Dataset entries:
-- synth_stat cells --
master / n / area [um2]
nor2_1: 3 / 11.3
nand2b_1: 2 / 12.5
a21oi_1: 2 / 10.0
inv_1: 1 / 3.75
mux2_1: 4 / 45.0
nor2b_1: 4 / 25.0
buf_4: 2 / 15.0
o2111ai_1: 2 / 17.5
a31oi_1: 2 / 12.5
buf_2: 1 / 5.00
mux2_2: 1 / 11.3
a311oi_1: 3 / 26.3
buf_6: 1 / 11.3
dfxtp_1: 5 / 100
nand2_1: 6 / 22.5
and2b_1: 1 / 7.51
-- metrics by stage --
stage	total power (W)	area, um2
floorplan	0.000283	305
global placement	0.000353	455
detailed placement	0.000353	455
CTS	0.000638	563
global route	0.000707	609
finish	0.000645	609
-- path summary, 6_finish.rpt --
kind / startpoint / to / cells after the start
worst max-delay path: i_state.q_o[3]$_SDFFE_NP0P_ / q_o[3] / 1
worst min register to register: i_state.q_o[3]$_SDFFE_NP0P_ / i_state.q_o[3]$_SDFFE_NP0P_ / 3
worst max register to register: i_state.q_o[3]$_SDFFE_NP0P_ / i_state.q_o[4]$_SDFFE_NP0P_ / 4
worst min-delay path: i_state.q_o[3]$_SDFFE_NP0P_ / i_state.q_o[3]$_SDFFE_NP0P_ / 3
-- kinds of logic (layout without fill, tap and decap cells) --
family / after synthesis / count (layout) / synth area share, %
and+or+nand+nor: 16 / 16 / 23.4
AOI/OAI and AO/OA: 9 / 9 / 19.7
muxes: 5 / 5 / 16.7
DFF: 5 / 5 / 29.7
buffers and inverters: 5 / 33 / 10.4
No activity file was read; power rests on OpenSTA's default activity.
==> config.mk <==
export PLATFORM = sky130hd
export DESIGN_NAME = vtpg_top
export DESIGN_NICKNAME = d
export VERILOG_FILES = /design/src/rtl/vtpg_pkg.sv /design/src/rtl/vtpg_raster.sv /design/src/rtl/vtpg_pixel.sv /design/src/rtl/vtpg_top.sv
export SDC_FILE = /design/constraint.sdc
export NUM_CORES = 1
export LEC_CHECK = 0
export BUFFER_PORTS_ARGS = -buffer_cell sky130_fd_sc_hd__buf_2
export CAP_MARGIN = 20
export CORE_MARGIN = 2
export CORE_UTILIZATION = 63
export DETAILED_ROUTE_END_ITERATION = 10
export GPL_TIMING_DRIVEN = 0
export PLACE_DENSITY_LB_ADDON = 0.05
export SLEW_MARGIN = 20
export SYNTH_ARGS = -nofsm -noshare
export SYNTH_HDL_FRONTEND = slang
export SYNTH_HIERARCHICAL = 1
export SYNTH_SLANG_ARGS = --single-unit
export TNS_END_PERCENT = 1
==> constraint.sdc <==
create_clock -name clk -period 4.5 [get_ports clk]
set_input_delay 0.225 -clock clk [delete_from_list [all_inputs] [get_ports clk]]
set_output_delay 0.225 -clock clk [all_outputs]
set_load 0.01 [all_outputs]
==> src/rtl/vtpg_pkg.sv <==
package vtpg_pkg;

    typedef enum logic [1:0] {
        FMT_SD  = 2'b00,
        FMT_HD  = 2'b01,
        FMT_3G  = 2'b10,
        FMT_ALT = 2'b11
    } fmt_e;

    typedef enum logic {
        PAT_BARS   = 1'b0,
        PAT_STRESS = 1'b1
    } pat_e;

    typedef struct packed {
        fmt_e fmt;
        pat_e pat;
        logic full_amp;
    } cfg_t;

    typedef enum logic [1:0] {
        REG_EAV,
        REG_HBLK,
        REG_SAV,
        REG_ACT
    } region_e;

    typedef struct packed {
        logic [9:0] y;
        logic [9:0] cb;
        logic [9:0] cr;
    } ycc_t;

    localparam logic [9:0] BLANK_C   = 10'h200;
    localparam logic [9:0] BLANK_Y   = 10'h040;
    localparam logic [9:0] CODE_HI   = 10'h3FF;
    localparam logic [9:0] CODE_LO   = 10'h000;
    localparam logic [9:0] STRESS_C0 = 10'h300;
    localparam logic [9:0] STRESS_Y0 = 10'h198;
    localparam logic [9:0] STRESS_C1 = 10'h200;
    localparam logic [9:0] STRESS_Y1 = 10'h110;

    // Protected flag word of a timing code
    function automatic logic [9:0] xyz(input logic f, input logic v, input logic h);
        return {1'b1, f, v, h, v ^ h, f ^ h, f ^ v, f ^ v ^ h, 2'b00};
    endfunction

    // Bar colour lookup, idx 0 = white ... 7 = black
    function automatic ycc_t bar_colour(input logic [2:0] idx, input logic full);
        ycc_t c;
        case ({full, idx})
            4'b1_000: c = '{10'h3AC, 10'h200, 10'h200};
            4'b1_001: c = '{10'h348, 10'h040, 10'h248};
            4'b1_010: c = '{10'h2A8, 10'h298, 10'h040};
            4'b1_011: c = '{10'h244, 10'h0D8, 10'h088};
            4'b1_100: c = '{10'h1A8, 10'h328, 10'h378};
            4'b1_101: c = '{10'h144, 10'h168, 10'h3C0};
            4'b1_110: c = '{10'h0A4, 10'h3C0, 10'h1B8};
            4'b0_000: c = '{10'h2D0, 10'h200, 10'h200};
            4'b0_001: c = '{10'h288, 10'h0B0, 10'h238};
            4'b0_010: c = '{10'h20C, 10'h270, 10'h0B0};
            4'b0_011: c = '{10'h1C0, 10'h120, 10'h0E8};
            4'b0_100: c = '{10'h150, 10'h2E0, 10'h318};
            4'b0_101: c = '{10'h104, 10'h190, 10'h350};
            4'b0_110: c = '{10'h08C, 10'h350, 10'h1C8};
            default:  c = '{BLANK_Y, BLANK_C, BLANK_C};
        endcase
        return c;
    endfunction

    function automatic int max3(input int a, input int b, input int c);
        int m;
        m = (a > b) ? a : b;
        return (m > c) ? m : c;
    endfunction

endpackage

==> src/rtl/vtpg_raster.sv <==
module vtpg_raster
    import vtpg_pkg::*;
#(
    parameter int SD_ACT_WORDS = 1440,
    parameter int SD_BLK_WORDS = 276,
    parameter int SD_ACT_LINES = 486,
    parameter int SD_TOT_LINES = 525,
    parameter int HD_ACT_WORDS = 2560,
    parameter int HD_BLK_WORDS = 740,
    parameter int HD_ACT_LINES = 720,
    parameter int HD_TOT_LINES = 750,
    parameter int TG_ACT_WORDS = 3840,
    parameter int TG_BLK_WORDS = 560,
    parameter int TG_ACT_LINES = 1080,
    parameter int TG_TOT_LINES = 1125,
    parameter int HW = 13,
    parameter int VW = 11
) (
    input  logic        clk,
    input  logic        rst,
    input  cfg_t        cfg_in,
    output cfg_t        cfg_q,
    output region_e     region,
    output logic [1:0]  phase,
    output logic [2:0]  bar,
    output logic        vblank,
    output logic        upper,
    output logic        frame_end
);

    logic [HW-1:0] hc, bw;
    logic [VW-1:0] vc;
    logic [HW-1:0] act_w, blk_w, bar_w;
    logic [VW-1:0] act_l, tot_l;
    logic          line_end;

    // Geometry of the latched format
    always_comb begin
        case (cfg_q.fmt)
            FMT_HD: begin
                act_w = HW'(HD_ACT_WORDS); blk_w = HW'(HD_BLK_WORDS);
                act_l = VW'(HD_ACT_LINES); tot_l = VW'(HD_TOT_LINES);
            end
            FMT_3G: begin
                act_w = HW'(TG_ACT_WORDS); blk_w = HW'(TG_BLK_WORDS);
                act_l = VW'(TG_ACT_LINES); tot_l = VW'(TG_TOT_LINES);
            end
            default: begin
                act_w = HW'(SD_ACT_WORDS); blk_w = HW'(SD_BLK_WORDS);
                act_l = VW'(SD_ACT_LINES); tot_l = VW'(SD_TOT_LINES);
            end
        endcase
        bar_w = act_w >> 3;
    end

    always_comb begin
        line_end  = (hc == act_w + blk_w - HW'(1));
        frame_end = line_end && (vc == tot_l - VW'(1));
        if (hc < HW'(4))              region = REG_EAV;
        else if (hc < blk_w - HW'(4)) region = REG_HBLK;
        else if (hc < blk_w)          region = REG_SAV;
        else                          region = REG_ACT;
        phase  = hc[1:0];
        vblank = (vc >= act_l);
        upper  = (vc < (act_l >> 1));
    end

    always_ff @(posedge clk) begin
        if (rst) begin
            hc    <= '0;
            vc    <= '0;
            bw    <= '0;
            bar   <= '0;
            cfg_q <= cfg_in;
        end else begin
            if (line_end) begin
                hc <= '0;
                vc <= frame_end ? '0 : vc + VW'(1);
            end else begin
                hc <= hc + HW'(1);
            end
            if (frame_end)
                cfg_q <= cfg_in;
            // bar tracking: cleared on the last code word, stepped through active words
            if (hc == blk_w - HW'(1)) begin
                bw  <= '0;
                bar <= '0;
            end else if (region == REG_ACT) begin
                if (bw == bar_w - HW'(1)) begin
                    bw  <= '0;
                    bar <= bar + 3'd1;
                end else begin
                    bw <= bw + HW'(1);
                end
            end
        end
    end

endmodule

==> src/rtl/vtpg_pixel.sv <==
module vtpg_pixel
    import vtpg_pkg::*;
(
    input  cfg_t        cfg,
    input  region_e     region,
    input  logic [1:0]  phase,
    input  logic [2:0]  bar,
    input  logic        vblank,
    input  logic        upper,
    output logic [9:0]  word
);

    ycc_t colour;

    always_comb begin
        colour = bar_colour(bar, cfg.full_amp);
        word   = BLANK_Y;
        case (region)
            REG_EAV, REG_SAV: begin
                case (phase)
                    2'd0:    word = CODE_HI;
                    2'd3:    word = xyz(1'b0, vblank, region == REG_EAV);
                    default: word = CODE_LO;
                endcase
            end
            REG_HBLK: word = phase[0] ? BLANK_Y : BLANK_C;
            default: begin
                if (vblank)
                    word = phase[0] ? BLANK_Y : BLANK_C;
                else if (cfg.pat == PAT_STRESS)
                    word = phase[0] ? (upper ? STRESS_Y0 : STRESS_Y1)
                                    : (upper ? STRESS_C0 : STRESS_C1);
                else begin
                    case (phase)
                        2'd0:    word = colour.cb;
                        2'd2:    word = colour.cr;
                        default: word = colour.y;
                    endcase
                end
            end
        endcase
    end

endmodule

==> src/rtl/vtpg_top.sv <==
module vtpg_top
    import vtpg_pkg::*;
#(
    parameter int SD_ACT_WORDS = 1440,
    parameter int SD_BLK_WORDS = 276,
    parameter int SD_ACT_LINES = 486,
    parameter int SD_TOT_LINES = 525,
    parameter int HD_ACT_WORDS = 2560,
    parameter int HD_BLK_WORDS = 740,
    parameter int HD_ACT_LINES = 720,
    parameter int HD_TOT_LINES = 750,
    parameter int TG_ACT_WORDS = 3840,
    parameter int TG_BLK_WORDS = 560,
    parameter int TG_ACT_LINES = 1080,
    parameter int TG_TOT_LINES = 1125
) (
    input  logic       clk,
    input  logic       rst,
    input  logic [1:0] fmt_sel,
    input  logic       pat_sel,
    input  logic       full_amp,
    output logic [9:0] word_o
);

    localparam int MAX_WORDS = max3(SD_ACT_WORDS + SD_BLK_WORDS,
                                    HD_ACT_WORDS + HD_BLK_WORDS,
                                    TG_ACT_WORDS + TG_BLK_WORDS);
    localparam int MAX_LINES = max3(SD_TOT_LINES, HD_TOT_LINES, TG_TOT_LINES);
    localparam int HW = $clog2(MAX_WORDS);
    localparam int VW = $clog2(MAX_LINES);

    cfg_t       cfg_in, cfg_q;
    region_e    region;
    logic [1:0] phase;
    logic [2:0] bar;
    logic       vblank, upper, frame_end;
    logic [9:0] word_nxt;

    always_comb begin
        cfg_in.fmt      = fmt_e'(fmt_sel);
        cfg_in.pat      = pat_e'(pat_sel);
        cfg_in.full_amp = full_amp;
    end

    vtpg_raster #(
        .SD_ACT_WORDS(SD_ACT_WORDS), .SD_BLK_WORDS(SD_BLK_WORDS),
        .SD_ACT_LINES(SD_ACT_LINES), .SD_TOT_LINES(SD_TOT_LINES),
        .HD_ACT_WORDS(HD_ACT_WORDS), .HD_BLK_WORDS(HD_BLK_WORDS),
        .HD_ACT_LINES(HD_ACT_LINES), .HD_TOT_LINES(HD_TOT_LINES),
        .TG_ACT_WORDS(TG_ACT_WORDS), .TG_BLK_WORDS(TG_BLK_WORDS),
        .TG_ACT_LINES(TG_ACT_LINES), .TG_TOT_LINES(TG_TOT_LINES),
        .HW(HW), .VW(VW)
    ) u_raster (
        .clk(clk), .rst(rst), .cfg_in(cfg_in), .cfg_q(cfg_q),
        .region(region), .phase(phase), .bar(bar),
        .vblank(vblank), .upper(upper), .frame_end(frame_end)
    );

    vtpg_pixel u_pixel (
        .cfg(cfg_q), .region(region), .phase(phase), .bar(bar),
        .vblank(vblank), .upper(upper), .word(word_nxt)
    );

    always_ff @(posedge clk) begin
        if (rst) word_o <= BLANK_Y;
        else     word_o <= word_nxt;
    end

endmodule

-- Word level (Yosys, flattened, before mapping)
Memories as Yosys holds them, arrays and structs flattened.
Cells that the tools add are included.
- bitwise operators: 1
- add/subtract/negate cells: 10
- mux-type cells: 20
- $lt $le $gt $ge: 5
- equal/unequal tests: 11
- reductions and logical operators: 8
- operators by type and width (operator ; count):
    $pmux 10 s2 ; 4
    $pmux 11 s2 ; 2
    $mux 10 ; 4
    $eq 13x13->1 ; 3
    $add 13x1->13 const B ; 2
    $pmux 12 s2 ; 1
    $sub 10x1->11 const B ; 2
    $add 12x10->13 ; 1
    $lt 13x10->1 ; 1
    $lt 13x13->1 ; 1
    $lt 13x3->1 const B ; 1
    $mux 13 ; 1
    $sub 13x1->13 const B ; 1
    $add 11x1->11 const B ; 1
    $eq 11x11->1 ; 1
    $ge 11x11->1 ; 1
    $lt 11x10->1 ; 1
    $mux 11 ; 1
    $sub 10x3->11 const B ; 1
    $sub 11x1->11 const B ; 1
    $eq 2x2->1 const B ; 5
    $mux 9 ; 1
    $mux 4 ; 2
    $mux 8 ; 1
    10 further kinds ; 15
- bits in registers: 54
- memories kept: 1
- logic and storage cells: 64
- input bits: 6
- memory bits (read-only): 352
- output and inout port bits: 10
- memories (name ; words ; bits a word ; read ports ; clocked after Yosys merged registers in ; wr ports ; RTL line ; RTL):
    (name not given) ; 16 ; 22 ; 1 ; 0 ; 0 ; vtpg_pkg.sv:51 ; case ({full, idx})

-- Logic depth before layout (Yosys ltp)
- depth after elaboration: 10
- mapped depth: 16
- mapped depth without buffers: 15

-- Cells and area by module
Netlist, hierarchy kept.
- modules (own cells, without submodules) (module ; seq. area each (µm²) ; area each (µm²) ; cells each ; times used):
    vtpg_raster ; 920.9 ; 2970.3 ; 336 ; 1
    vtpg_pixel ; 0.0 ; 923.4 ; 132 ; 1
    vtpg_top ; 200.2 ; 262.8 ; 20 ; 1

-- Worst setup path before layout
No wires, ideal clock.
- kind: reg2reg
- from: reg u_raster/cfg_q[2] (netlist name)
- to: reg word_o[8]
- arrival time: 3.147 ns
- setup slack: 1.288 ns
- setup time: 0.065 ns
- period minus slack after synthesis: 3.212 ns
- required time: 4.435 ns
- buffers on the path: 1
- stages on the path, launching flop included: 17
- path through: edfxtp_1 > inv_1 > ha_1 > buf_6 > inv_1 > ha_1 > a21o_1 > a21o_1 > a211o_1 > a31oi_1 > o21ai_0 > a311oi_1 > nor2_1 > a21o_1 > o21ai_0 > o2bb2ai_1 > nor2b_1
- elaborated cells on any way between the ends: 21
- those cells by class: add/sub (1); order compare (4); eq/ne (4); mux (10); reduce/logical (2)
- RTL lines (what ; RTL line ; RTL):
    $eq 2x2->1 or $eq 2x1->1 (tied branches) ; vtpg_raster.sv:39 ; case (cfg_q.fmt)
    $pmux 11 s2 (*) ; vtpg_raster.sv:39 ;
    $lt 11x10->1 (*) ; vtpg_raster.sv:65 ; upper = (vc < (act_l >> 1));
    net upper ; vtpg_top.sv:36 ; logic vblank, upper, frame_end;
    $mux 9 (*) ; vtpg_pixel.sv:32 ; : (upper ? STRESS_C0 : STRESS_C1);
    $mux 10 (*) ; vtpg_pixel.sv:31 ; word = phase[0] ? (upper ? STRESS_Y0 : STRESS_Y1)
    $mux 10 (*) ; vtpg_pixel.sv:30 ; else if (cfg.pat == PAT_STRESS)
    $mux 10 (*) ; vtpg_pixel.sv:28 ; if (vblank)
    $pmux 10 s2 (*) ; vtpg_pixel.sv:18 ; case (region)
    net word_nxt[8] ; vtpg_top.sv:37 ; logic [9:0] word_nxt;
    to (signal assigned) ; vtpg_top.sv:66 ; else word_o <= word_nxt;
    to (decl) ; vtpg_top.sv:22 ; output logic [9:0] word_o
The timed path passes the listed nets; every way through them passes the cells marked *.
A chain may end at the register's enable or synchronous reset.

-- Worst setup path after layout
- from: reg u_raster/cfg_q[2] (netlist name)
- to: reg word_o[8]
- elaborated cells on any way between the ends: 21
- those cells by class: add/sub (1); order compare (4); eq/ne (4); mux (10); reduce/logical (2)
- RTL lines (what ; RTL line):
    $eq 2x2->1 or $eq 2x1->1 (tied branches) ; vtpg_raster.sv:39
    $pmux 11 s2 (*) ; vtpg_raster.sv:39
    $lt 11x10->1 (*) ; vtpg_raster.sv:65
    net upper ; vtpg_top.sv:36
    $mux 9 (*) ; vtpg_pixel.sv:32
    $mux 10 (*) ; vtpg_pixel.sv:31
    $mux 10 (*) ; vtpg_pixel.sv:30
    $mux 10 (*) ; vtpg_pixel.sv:28
    $pmux 10 s2 (*) ; vtpg_pixel.sv:18
    net word_nxt[8] ; vtpg_top.sv:37
Marks and branches as above.

==> results by group <==
Die
  • Die area: 7263 sq um
  • Die height: 85.23 microns
  • Core box area: 6350 sq um
  • I/O pins: 16
  • Rows: 29
  • Starting Density: 0.6546
  • Die Wd: 85.23 microns

Synthesis
  • Area share of the largest cell type after synthesis: 0.2408
  • Avg Inst Size Synth: 8.517 sq um
  • Fraction of registers with async set/reset: 0
  • Syn Nets: 546
  • Synth warnings: 6
  • Post-synthesis sequential area ratio: 0.2697
  • Post-Syn Area: 4156 sq um
  • Top cells by area, synth: dfxtp_1 24%, ha_1 16%, nor2_1 3.8%, a21oi_1 3.5%, xnor2_1 3.4%
  • Largest area contributor in the netlist: dfxtp_1
  • Top-count cell post-synth: ha_1
  • Cells after Synth: 488
  • Post-synth top cells: 52 x ha_1, 50 x dfxtp_1, 42 x nor2_1, 29 x a21oi_1, 28 x nand2_1
  • EDFF count, synth: 4
  • Netlist cell types: 70
  • Post-synthesis register bit count: 54
  • Top_reg_cell synth: dfxtp_1

Power and ir drop
  • Net Sw Frac: 0.2870
  • Pwr dens: 237.5 nW/um^2
  • Static Leakage: 1.825 nW
  • Max VDD drop: 0.0002365 V
  • Comb power frac: 0.194
  • Clock share of power: 0.327
  • Sequential group share of total power: 0.479
  • Pint: 0.0007528 W
  • Psw: 0.0003031 W

Worst setup path
  • Delay-heaviest family, CP: compound AO/OA/AOI/OAI gates
  • Setup crit end kind: flop
  • CP startpoint kind: flop
  • Crit-path max FO: 10
  • Worst endpoint data arrival time: 4310 ps
  • Crit path kind: reg2reg
  • Most frequent CP cell: a21o_1
  • Worst path slowest cell: a311oi_1
  • Slowest cell delay on critical path: 670 ps
  • WP buf/inv: 3
  • Worst reg2reg setup slack: 450 ps
  • Critical path, cell by cell: inv_1 > ha_1 > buf_6 > inv_1 > ha_1 > a21o_1 > a21o_1 > a211o_1 > a31oi_1 > o21ai_0 > a311oi_1 > nor2_1 > a21o_1 > o21ai_0 > o2bb2ai_1 > nor2b_1
  • Critical Path RT: 4760 ps

Cells and area
  • Nets: 568
  • Final Non-Filler Cells: 588
  • ANT cells: 0
  • Layout cell share with drive strength beyond 1: 0.1115
  • Fin util: 0.7001
  • Synth-to-layout area growth: 6.954%

Clock tree
  • Max Root-Sink Buffers: 2
  • Root Driver: clkbuf_8
  • CTS Sinks: 54
  • Clock Latency Late Sink: 330 ps
  • H-tree depth: 2
  • Clock slew at reported path FFs: 110 ps
  • Postcts setup bufs: 0
  • Post-CTS Resized: 0
  • Hold buffers post-CTS: 0
  • CTS tree: done
  • CTS Buf Count: 5

Drt
  • Vias per cell: 6.299
  • ANT nets after route: 0
  • DR WL/cell: 16.61 microns
  • Total iterations of the first detailed-routing run: 5
  • Drt initial violations: 253
  • Drt total wl: 9765 microns
  • Residual DRC: 0
  • Vias: 3704

Timing
  • Pin slew with the least headroom to its limit: 954.4 ps
  • Final Critical Period: 4054 ps
  • Clk_skew: 17.45 ps
  • Hold WS: 61.51 ps
  • Final setup viols: 0
  • Final setup margin: 445.7 ps
  • Final hold vios: 0
  • TNS Setup: 0 ps
  • Fin. max-slew vios: 0
  • RSZ-0062 raised after global routing: false
  • Relative slew slack: 0.3570
  • Fmax achieved: 246.7 MHz
  • Final worst-path cycle share: 0.9010

Place
  • Post-place setup slack: 577.5 ps
  • IO Port Bufs: 15
  • HPWL after DPL: 7125 microns
  • Placer congestion estimate: 0.9463
  • Placed cells: 580

Outcome
  • Status: finished, final reports clean

GRT
  • All-Layer GR Usage: 0.2785
  • First-pass GRT wire length: 16290 microns
  • Number of global-route vias before repair: 3460
  • Total global routing overflow: 0
  • Antenna violations before repair: 0
  • Largest net degree at the start of global routing: 19

Run
  • MaxCap Viol Count: 0

Min path
  • Worst hold path class: in2reg
final cells by class:
| type | count | area [sq um] |
|---|---|---|
| sequential | 54 | 1121 |
| tap | 77 | 96.34 |
| fill | 505 | 1904 |
| timing repair buffer | 15 | 75.07 |
| buffer | 21 | 126.4 |
| clock buffer | 5 | 68.82 |
| clock inverter | 3 | 48.80 |
| inverter | 26 | 97.59 |
| multi-input combinational | 387 | 2811 |
worst paths after layout:
kind,to,cells after the start,from
max,word_o[8]$_SDFF_PP0_,16,u_raster/cfg_q[2]$_DFFE_PP_
min,u_raster/cfg_q[2]$_DFFE_PP_,1,fmt_sel[0]
max reg2reg,word_o[8]$_SDFF_PP0_,16,u_raster/cfg_q[2]$_DFFE_PP_
min reg2reg,u_raster/hc[0]$_SDFF_PP0_,1,u_raster/hc[0]$_SDFF_PP0_
power by group through the flow:
stage | sequential [W] | clock [W] | combinational, W
3_5_place_dp | 0.000517 | 0 | 0.000200
6_report | 0.000506 | 0.000345 | 0.000205
2_1_floorplan | 0.000522 | 0 | 0.000141
5_1_grt | 0.000508 | 0.000368 | 0.000225
3_3_place_gp | 0.000517 | 0 | 0.000196
4_1_cts | 0.000506 | 0.000352 | 0.000202
through the flow:
step | total power, W | instance area (sq um)
after floorplan | 0.0006627 | 4156
after global placement | 0.0007127 | 4328
after detailed placement | 0.0007177 | 4328
after CTS | 0.001060 | 4446
after global routing | 0.001101 | 4446
final | 0.001056 | 4446
state kept, by name, indices dropped and copies added, names as in the netlist:
name            cells
u_raster/bw        13
u_raster/hc        13
u_raster/vc        11
word_o             10
u_raster/cfg_q      4
u_raster/bar        3
routing by layer:
layer	vias to the layer above	global-route usage	wire length [microns]
li1	1820	-	-
met1	1743	0.3685	4406
met2	127	0.4673	4675
met3	14	0.03599	523
met4	0	0.09668	160
met5	-	0	0
worst reg2reg max path: stages (launching register included):
cell and delay (ps):
edfxtp_1 410, inv_1 80, ha_1 350, buf_6 170, inv_1 310, ha_1 340
a21o_1 190, a21o_1 180, a211o_1 260, a31oi_1 170, o21ai_0 120, a311oi_1 670
nor2_1 90, a21o_1 210, o21ai_0 150, o2bb2ai_1 140, nor2b_1 150
cells by family (layout without fill, tap and decap cells):
family | count (synthesis) | after routing | share of synthesized area
AND/OR/NAND/NOR | 181 | 181 | 0.2366
flip-flops | 54 | 54 | 0.2697
XOR/XNOR | 30 | 30 | 0.06321
multiplexers | 6 | 6 | 0.01806
adder cells (fa/ha/maj) | 52 | 52 | 0.1565
buffers and inverters | 47 | 70 | 0.05388
AO/OA/AOI/OAI | 118 | 118 | 0.2020
cell usage in the layout, fill, tap and decap left out, drive strengths merged, types with 10 or more instances in the layout:
| master | instances |
|---|---|
| xor2 | 14 |
| xnor2 | 16 |
| dfxtp | 50 |
| nand3 | 12 |
| nand2 | 28 |
| nand2b | 10 |
| ha | 52 |
| nor2 | 43 |
| buf | 32 |
| o31ai | 15 |
| a21oi | 29 |
| nor2b | 19 |
| o21ai | 18 |
| inv | 27 |
| or4 | 10 |
| nor3 | 11 |
(Power assumes the default switching activity.)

*What the exercise asks*. Find all the lines with "class" in the data and copy them.

*Exercise result*.
- those cells by class: add/sub (1); order compare (4); eq/ne (4); mux (10); reduce/logical (2)
- those cells by class: add/sub (1); order compare (4); eq/ne (4); mux (10); reduce/logical (2)
  • Worst hold path class: in2reg
final cells by class:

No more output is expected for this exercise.